I need help proving the following:
- Show that $(\neg{a}\wedge\neg{b}\wedge\neg{c}\wedge{d})\vee(\neg{a}\wedge\neg{b}\wedge{c})\vee(\neg{a}\wedge{b}\wedge{c}\wedge\neg{d})\vee(a\wedge\neg{b}\wedge{c}\wedge\neg{d})\vee(a\wedge{b}\wedge\neg{c}\wedge{d})\vee(a\wedge{b}\wedge{c})\equiv(a\wedge{b}\wedge{c})\vee(\neg{a}\wedge\neg{b}\wedge{c})\vee(c\wedge\neg{d})$
using the laws of Boolean Algebra.
Thanks so much!
Let me use the additive/multiplicative notation (for $\vee$/$\wedge$, respectively), uppercase letters and $A'$ for $\neg A$. This becomes for readable when we have such long expressions.
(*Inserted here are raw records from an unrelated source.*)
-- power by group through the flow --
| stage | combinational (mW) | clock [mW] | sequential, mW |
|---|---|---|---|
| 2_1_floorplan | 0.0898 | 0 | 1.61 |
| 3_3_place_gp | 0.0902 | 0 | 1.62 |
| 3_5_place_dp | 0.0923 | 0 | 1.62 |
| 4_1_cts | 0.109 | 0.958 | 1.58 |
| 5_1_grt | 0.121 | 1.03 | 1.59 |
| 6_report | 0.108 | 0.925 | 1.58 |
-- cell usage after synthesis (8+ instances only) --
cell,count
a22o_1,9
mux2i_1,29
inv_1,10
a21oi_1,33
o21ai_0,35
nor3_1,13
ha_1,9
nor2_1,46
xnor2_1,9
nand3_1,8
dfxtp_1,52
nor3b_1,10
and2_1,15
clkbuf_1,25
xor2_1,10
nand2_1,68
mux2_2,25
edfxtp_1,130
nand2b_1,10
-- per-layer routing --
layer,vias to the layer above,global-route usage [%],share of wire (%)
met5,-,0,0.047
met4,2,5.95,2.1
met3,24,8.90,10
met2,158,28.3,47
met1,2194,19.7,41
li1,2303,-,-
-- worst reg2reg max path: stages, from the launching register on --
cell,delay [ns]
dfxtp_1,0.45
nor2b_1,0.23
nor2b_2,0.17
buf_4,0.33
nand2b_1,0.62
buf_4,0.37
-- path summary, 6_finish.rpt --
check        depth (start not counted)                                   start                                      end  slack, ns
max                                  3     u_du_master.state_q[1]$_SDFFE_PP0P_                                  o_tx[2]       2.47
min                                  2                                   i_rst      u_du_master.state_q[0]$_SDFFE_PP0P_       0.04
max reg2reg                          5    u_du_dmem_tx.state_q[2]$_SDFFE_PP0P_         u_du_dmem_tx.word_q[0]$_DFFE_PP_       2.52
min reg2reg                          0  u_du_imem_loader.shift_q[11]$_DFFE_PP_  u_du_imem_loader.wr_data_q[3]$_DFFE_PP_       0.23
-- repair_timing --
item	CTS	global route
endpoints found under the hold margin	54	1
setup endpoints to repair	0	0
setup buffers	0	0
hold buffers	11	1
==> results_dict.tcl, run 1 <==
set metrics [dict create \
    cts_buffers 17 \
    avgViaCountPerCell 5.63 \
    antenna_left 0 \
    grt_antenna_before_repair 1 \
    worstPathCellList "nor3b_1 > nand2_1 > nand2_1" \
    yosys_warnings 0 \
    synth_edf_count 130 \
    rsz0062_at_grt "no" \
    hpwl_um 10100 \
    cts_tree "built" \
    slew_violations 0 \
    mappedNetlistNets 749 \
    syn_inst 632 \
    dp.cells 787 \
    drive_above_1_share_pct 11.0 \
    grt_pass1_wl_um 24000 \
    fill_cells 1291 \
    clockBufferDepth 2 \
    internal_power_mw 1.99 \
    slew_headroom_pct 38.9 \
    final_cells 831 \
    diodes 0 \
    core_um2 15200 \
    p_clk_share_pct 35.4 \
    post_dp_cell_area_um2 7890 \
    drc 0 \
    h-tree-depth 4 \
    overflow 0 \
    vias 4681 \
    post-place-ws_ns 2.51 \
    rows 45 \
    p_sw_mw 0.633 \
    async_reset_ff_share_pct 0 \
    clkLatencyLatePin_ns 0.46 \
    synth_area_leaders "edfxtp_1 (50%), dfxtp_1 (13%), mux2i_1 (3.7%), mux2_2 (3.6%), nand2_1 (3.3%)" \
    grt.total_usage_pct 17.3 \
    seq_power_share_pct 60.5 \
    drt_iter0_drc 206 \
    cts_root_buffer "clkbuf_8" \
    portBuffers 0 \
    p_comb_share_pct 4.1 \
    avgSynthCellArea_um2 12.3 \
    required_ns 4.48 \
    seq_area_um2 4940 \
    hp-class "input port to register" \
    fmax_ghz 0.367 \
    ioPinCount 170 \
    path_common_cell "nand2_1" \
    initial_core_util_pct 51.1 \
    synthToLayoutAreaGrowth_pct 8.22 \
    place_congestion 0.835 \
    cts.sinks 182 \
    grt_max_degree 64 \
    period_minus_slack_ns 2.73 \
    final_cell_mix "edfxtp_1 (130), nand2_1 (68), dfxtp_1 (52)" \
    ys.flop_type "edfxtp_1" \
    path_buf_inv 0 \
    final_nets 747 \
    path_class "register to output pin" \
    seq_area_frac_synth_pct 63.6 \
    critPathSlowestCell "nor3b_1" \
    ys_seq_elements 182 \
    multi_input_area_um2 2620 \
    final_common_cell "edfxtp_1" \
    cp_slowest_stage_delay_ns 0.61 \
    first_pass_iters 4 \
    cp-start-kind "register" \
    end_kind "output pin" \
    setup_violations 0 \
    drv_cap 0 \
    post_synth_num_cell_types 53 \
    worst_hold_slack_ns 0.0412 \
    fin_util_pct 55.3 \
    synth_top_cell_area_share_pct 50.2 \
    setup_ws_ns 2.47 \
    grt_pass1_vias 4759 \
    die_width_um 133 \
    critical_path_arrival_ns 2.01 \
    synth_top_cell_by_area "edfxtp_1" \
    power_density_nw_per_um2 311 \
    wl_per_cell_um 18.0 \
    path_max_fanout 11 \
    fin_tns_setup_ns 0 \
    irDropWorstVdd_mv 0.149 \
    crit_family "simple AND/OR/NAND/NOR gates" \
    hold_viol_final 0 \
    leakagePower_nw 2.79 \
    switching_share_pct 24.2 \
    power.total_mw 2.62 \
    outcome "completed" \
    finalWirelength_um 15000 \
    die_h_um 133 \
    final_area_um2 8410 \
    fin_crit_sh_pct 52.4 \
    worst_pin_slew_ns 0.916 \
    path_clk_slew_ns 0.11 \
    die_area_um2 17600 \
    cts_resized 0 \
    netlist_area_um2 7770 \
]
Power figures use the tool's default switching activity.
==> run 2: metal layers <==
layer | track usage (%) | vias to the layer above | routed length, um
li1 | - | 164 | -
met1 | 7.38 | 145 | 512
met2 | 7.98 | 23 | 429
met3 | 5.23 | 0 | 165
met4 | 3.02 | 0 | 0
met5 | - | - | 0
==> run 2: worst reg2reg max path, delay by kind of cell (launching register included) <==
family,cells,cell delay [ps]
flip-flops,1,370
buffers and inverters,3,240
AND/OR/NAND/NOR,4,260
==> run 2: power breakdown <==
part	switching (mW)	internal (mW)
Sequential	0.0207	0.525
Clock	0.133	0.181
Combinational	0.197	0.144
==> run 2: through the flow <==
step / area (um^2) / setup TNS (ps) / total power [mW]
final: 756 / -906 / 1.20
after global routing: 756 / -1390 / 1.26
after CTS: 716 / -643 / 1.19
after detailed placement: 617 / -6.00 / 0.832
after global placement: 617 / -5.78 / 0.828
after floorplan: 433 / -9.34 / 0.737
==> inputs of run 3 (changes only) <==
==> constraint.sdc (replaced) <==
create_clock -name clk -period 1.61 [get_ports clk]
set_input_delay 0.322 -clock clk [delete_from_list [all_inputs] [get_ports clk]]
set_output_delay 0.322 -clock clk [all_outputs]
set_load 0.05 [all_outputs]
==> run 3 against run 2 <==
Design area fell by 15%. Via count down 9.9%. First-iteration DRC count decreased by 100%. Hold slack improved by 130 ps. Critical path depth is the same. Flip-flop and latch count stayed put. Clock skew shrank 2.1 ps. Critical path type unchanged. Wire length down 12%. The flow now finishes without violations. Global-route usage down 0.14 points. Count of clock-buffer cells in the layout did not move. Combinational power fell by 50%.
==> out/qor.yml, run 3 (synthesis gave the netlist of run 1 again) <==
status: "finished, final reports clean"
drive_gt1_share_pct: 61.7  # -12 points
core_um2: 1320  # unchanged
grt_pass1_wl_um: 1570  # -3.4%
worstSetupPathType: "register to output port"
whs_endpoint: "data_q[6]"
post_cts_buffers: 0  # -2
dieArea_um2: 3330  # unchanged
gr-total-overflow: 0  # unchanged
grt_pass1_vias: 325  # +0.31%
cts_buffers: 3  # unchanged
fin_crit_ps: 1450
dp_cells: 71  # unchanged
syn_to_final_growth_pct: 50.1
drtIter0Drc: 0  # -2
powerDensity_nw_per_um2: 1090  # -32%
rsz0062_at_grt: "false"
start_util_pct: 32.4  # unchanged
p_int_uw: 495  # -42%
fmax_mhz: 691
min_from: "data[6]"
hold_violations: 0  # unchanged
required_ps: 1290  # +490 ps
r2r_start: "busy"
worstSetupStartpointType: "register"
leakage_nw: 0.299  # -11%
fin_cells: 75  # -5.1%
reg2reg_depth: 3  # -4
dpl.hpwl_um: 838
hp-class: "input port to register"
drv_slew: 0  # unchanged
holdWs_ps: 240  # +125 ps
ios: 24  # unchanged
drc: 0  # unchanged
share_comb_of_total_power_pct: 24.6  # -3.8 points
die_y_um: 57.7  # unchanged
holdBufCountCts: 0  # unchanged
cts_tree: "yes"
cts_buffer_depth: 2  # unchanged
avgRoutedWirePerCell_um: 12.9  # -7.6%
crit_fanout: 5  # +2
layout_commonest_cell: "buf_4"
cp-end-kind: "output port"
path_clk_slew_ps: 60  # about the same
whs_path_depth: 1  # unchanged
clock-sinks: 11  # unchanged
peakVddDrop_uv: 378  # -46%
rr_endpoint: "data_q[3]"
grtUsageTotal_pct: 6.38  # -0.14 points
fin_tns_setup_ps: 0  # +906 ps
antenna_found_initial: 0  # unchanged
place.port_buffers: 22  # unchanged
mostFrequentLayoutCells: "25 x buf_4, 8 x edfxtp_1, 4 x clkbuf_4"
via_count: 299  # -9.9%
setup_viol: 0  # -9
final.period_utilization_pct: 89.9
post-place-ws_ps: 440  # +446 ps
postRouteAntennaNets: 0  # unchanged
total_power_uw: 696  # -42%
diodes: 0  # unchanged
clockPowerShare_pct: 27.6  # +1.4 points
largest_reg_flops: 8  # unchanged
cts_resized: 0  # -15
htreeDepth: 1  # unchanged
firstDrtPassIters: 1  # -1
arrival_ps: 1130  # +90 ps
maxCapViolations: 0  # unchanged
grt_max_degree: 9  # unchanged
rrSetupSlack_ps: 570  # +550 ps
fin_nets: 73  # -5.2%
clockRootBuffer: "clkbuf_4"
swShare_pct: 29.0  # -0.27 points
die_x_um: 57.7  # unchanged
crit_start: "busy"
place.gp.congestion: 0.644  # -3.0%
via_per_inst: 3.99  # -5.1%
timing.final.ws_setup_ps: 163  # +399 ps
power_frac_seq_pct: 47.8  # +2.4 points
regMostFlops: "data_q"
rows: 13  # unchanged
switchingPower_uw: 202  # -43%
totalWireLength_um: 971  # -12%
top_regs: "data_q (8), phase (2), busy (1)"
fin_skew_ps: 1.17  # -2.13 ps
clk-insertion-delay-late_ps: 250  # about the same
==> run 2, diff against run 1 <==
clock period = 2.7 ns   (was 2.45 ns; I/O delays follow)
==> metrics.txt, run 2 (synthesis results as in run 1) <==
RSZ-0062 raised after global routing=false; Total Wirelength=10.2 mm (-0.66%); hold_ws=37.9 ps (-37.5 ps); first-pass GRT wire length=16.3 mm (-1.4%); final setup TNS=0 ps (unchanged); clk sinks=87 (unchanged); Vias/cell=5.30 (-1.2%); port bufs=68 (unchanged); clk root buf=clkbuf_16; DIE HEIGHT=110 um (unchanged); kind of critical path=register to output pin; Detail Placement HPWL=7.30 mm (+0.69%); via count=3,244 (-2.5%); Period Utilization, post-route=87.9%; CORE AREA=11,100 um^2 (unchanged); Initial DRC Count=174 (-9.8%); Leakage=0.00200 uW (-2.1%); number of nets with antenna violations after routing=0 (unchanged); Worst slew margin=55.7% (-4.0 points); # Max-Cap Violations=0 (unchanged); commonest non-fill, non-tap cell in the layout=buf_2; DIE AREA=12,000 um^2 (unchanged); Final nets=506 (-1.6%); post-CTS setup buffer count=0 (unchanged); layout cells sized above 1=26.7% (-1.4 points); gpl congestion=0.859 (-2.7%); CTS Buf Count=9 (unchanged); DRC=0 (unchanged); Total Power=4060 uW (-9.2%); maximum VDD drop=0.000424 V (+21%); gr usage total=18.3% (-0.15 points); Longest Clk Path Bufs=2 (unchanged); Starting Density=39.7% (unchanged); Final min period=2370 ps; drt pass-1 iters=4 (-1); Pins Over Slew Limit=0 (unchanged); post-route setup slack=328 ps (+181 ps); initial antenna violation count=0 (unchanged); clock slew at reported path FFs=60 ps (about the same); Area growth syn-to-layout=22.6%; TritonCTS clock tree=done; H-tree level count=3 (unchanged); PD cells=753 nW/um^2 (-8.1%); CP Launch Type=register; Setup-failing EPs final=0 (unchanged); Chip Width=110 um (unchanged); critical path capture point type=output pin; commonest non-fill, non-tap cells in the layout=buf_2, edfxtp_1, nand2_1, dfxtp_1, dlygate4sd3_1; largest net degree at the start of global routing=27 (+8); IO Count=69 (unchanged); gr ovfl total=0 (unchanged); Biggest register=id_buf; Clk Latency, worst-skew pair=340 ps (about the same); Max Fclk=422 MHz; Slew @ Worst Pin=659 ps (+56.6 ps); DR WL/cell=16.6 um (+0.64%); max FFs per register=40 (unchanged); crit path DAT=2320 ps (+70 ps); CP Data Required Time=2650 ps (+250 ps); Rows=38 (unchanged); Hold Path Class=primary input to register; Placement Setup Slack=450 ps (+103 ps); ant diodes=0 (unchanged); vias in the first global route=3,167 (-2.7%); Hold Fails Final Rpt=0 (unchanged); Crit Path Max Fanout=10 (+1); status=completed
--- src/logic/core_pkg.sv ---
// core shared definitions
package core_pkg;

  typedef logic [63:0] xlen_t;
  typedef logic [4:0] reg_idx_t;

  localparam xlen_t PC_START = 64'h0;
  localparam logic [6:0] TRAP_OPCODE = 7'h6b;

  // major opcodes
  localparam logic [6:0] OPC_OP = 7'h33;
  localparam logic [6:0] OPC_OP_IMM = 7'h13;
  localparam logic [6:0] OPC_LUI = 7'h37;
  localparam logic [6:0] OPC_LOAD = 7'h03;
  localparam logic [6:0] OPC_STORE = 7'h23;
  localparam logic [6:0] OPC_BRANCH = 7'h63;
  localparam logic [6:0] OPC_JAL = 7'h6f;

  typedef enum logic [2:0] {
    ALU_ADD,
    ALU_SUB,
    ALU_AND,
    ALU_OR,
    ALU_XOR,
    ALU_PASS_B
  } alu_op_t;

  typedef struct packed {
    logic [6:0] funct7;
    reg_idx_t rs2;
    reg_idx_t rs1;
    logic [2:0] funct3;
    reg_idx_t rd;
    logic [6:0] opcode;
  } r_fmt_t;

  typedef struct packed {
    logic [11:0] imm;
    reg_idx_t rs1;
    logic [2:0] funct3;
    reg_idx_t rd;
    logic [6:0] opcode;
  } i_fmt_t;

  typedef struct packed {
    logic [6:0] imm_hi;
    reg_idx_t rs2;
    reg_idx_t rs1;
    logic [2:0] funct3;
    logic [4:0] imm_lo;
    logic [6:0] opcode;
  } s_fmt_t;

  typedef struct packed {
    logic imm12;
    logic [5:0] imm10_5;
    reg_idx_t rs2;
    reg_idx_t rs1;
    logic [2:0] funct3;
    logic [3:0] imm4_1;
    logic imm11;
    logic [6:0] opcode;
  } b_fmt_t;

  typedef struct packed {
    logic [19:0] imm31_12;
    reg_idx_t rd;
    logic [6:0] opcode;
  } u_fmt_t;

  typedef struct packed {
    logic imm20;
    logic [9:0] imm10_1;
    logic imm11;
    logic [7:0] imm19_12;
    reg_idx_t rd;
    logic [6:0] opcode;
  } j_fmt_t;

  // one instruction word, six ways to read it
  typedef union packed {
    r_fmt_t r_fmt;
    i_fmt_t i_fmt;
    s_fmt_t s_fmt;
    b_fmt_t b_fmt;
    u_fmt_t u_fmt;
    j_fmt_t j_fmt;
  } instr_u;

endpackage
Your result is wrong, for if $A=B=C=0$ and $D=1$, then $$A'B'C'D + A'B'C + A'BCD'+ AB'CD' + ABC'D + ABC = 1,$$ while $$ABC + A'B'C + CD' = 0.$$
The right result is $$A'B'C'D + A'B'C + A'BCD'+ AB'CD' + ABC'D + ABC = ABD + A'B'D + CD'.$$
Use the following (easy to show): \begin{equation}\label{eq:1} X+X'Y = X+Y \tag{1} \end{equation} and \begin{equation}\label{eq:2} (XY'+X'Y)'= X'Y' + XY. \tag{2} \end{equation} Now, let us start by making some associations from your initial expression by using distributivity and obtain \begin{align} A'B'C'D &+ A'B'C + A'BCD'+ AB'CD' + ABC'D + ABC\\ &=A'B'(C'D+C)+AB(C'D+C)+(A'B+AB')CD'\\ &=(A'B'+AB)(C'D+C)+(A'B+AB')CD' \end{align} By \eqref{eq:1}, this becomes $$(A'B'+AB)(C+D)+(A'B+AB')CD',$$ and taking $X=A'B+AB'$, we get, by \eqref{eq:2} $$X'(C+D)+XCD'.$$ Now, \begin{align} X'(C+D)+XCD' &= X'C+X'D+XCD'\\ &= (X'+XD')C + X'D\\ &= (X'+D')C+X'D\tag{by \eqref{eq:1}}\\ &= X'C+X'D+CD'\\ &= X'C(D+D')+X'D+CD'\\ &= (X'CD + X'D) + (X'CD' + CD')\\ &= X'D + CD'. \tag{by absorption} \end{align} By \eqref{eq:2}, $X' = AB+A'B'$, yielding $$ABD+A'B'D+CD'$$ as the result.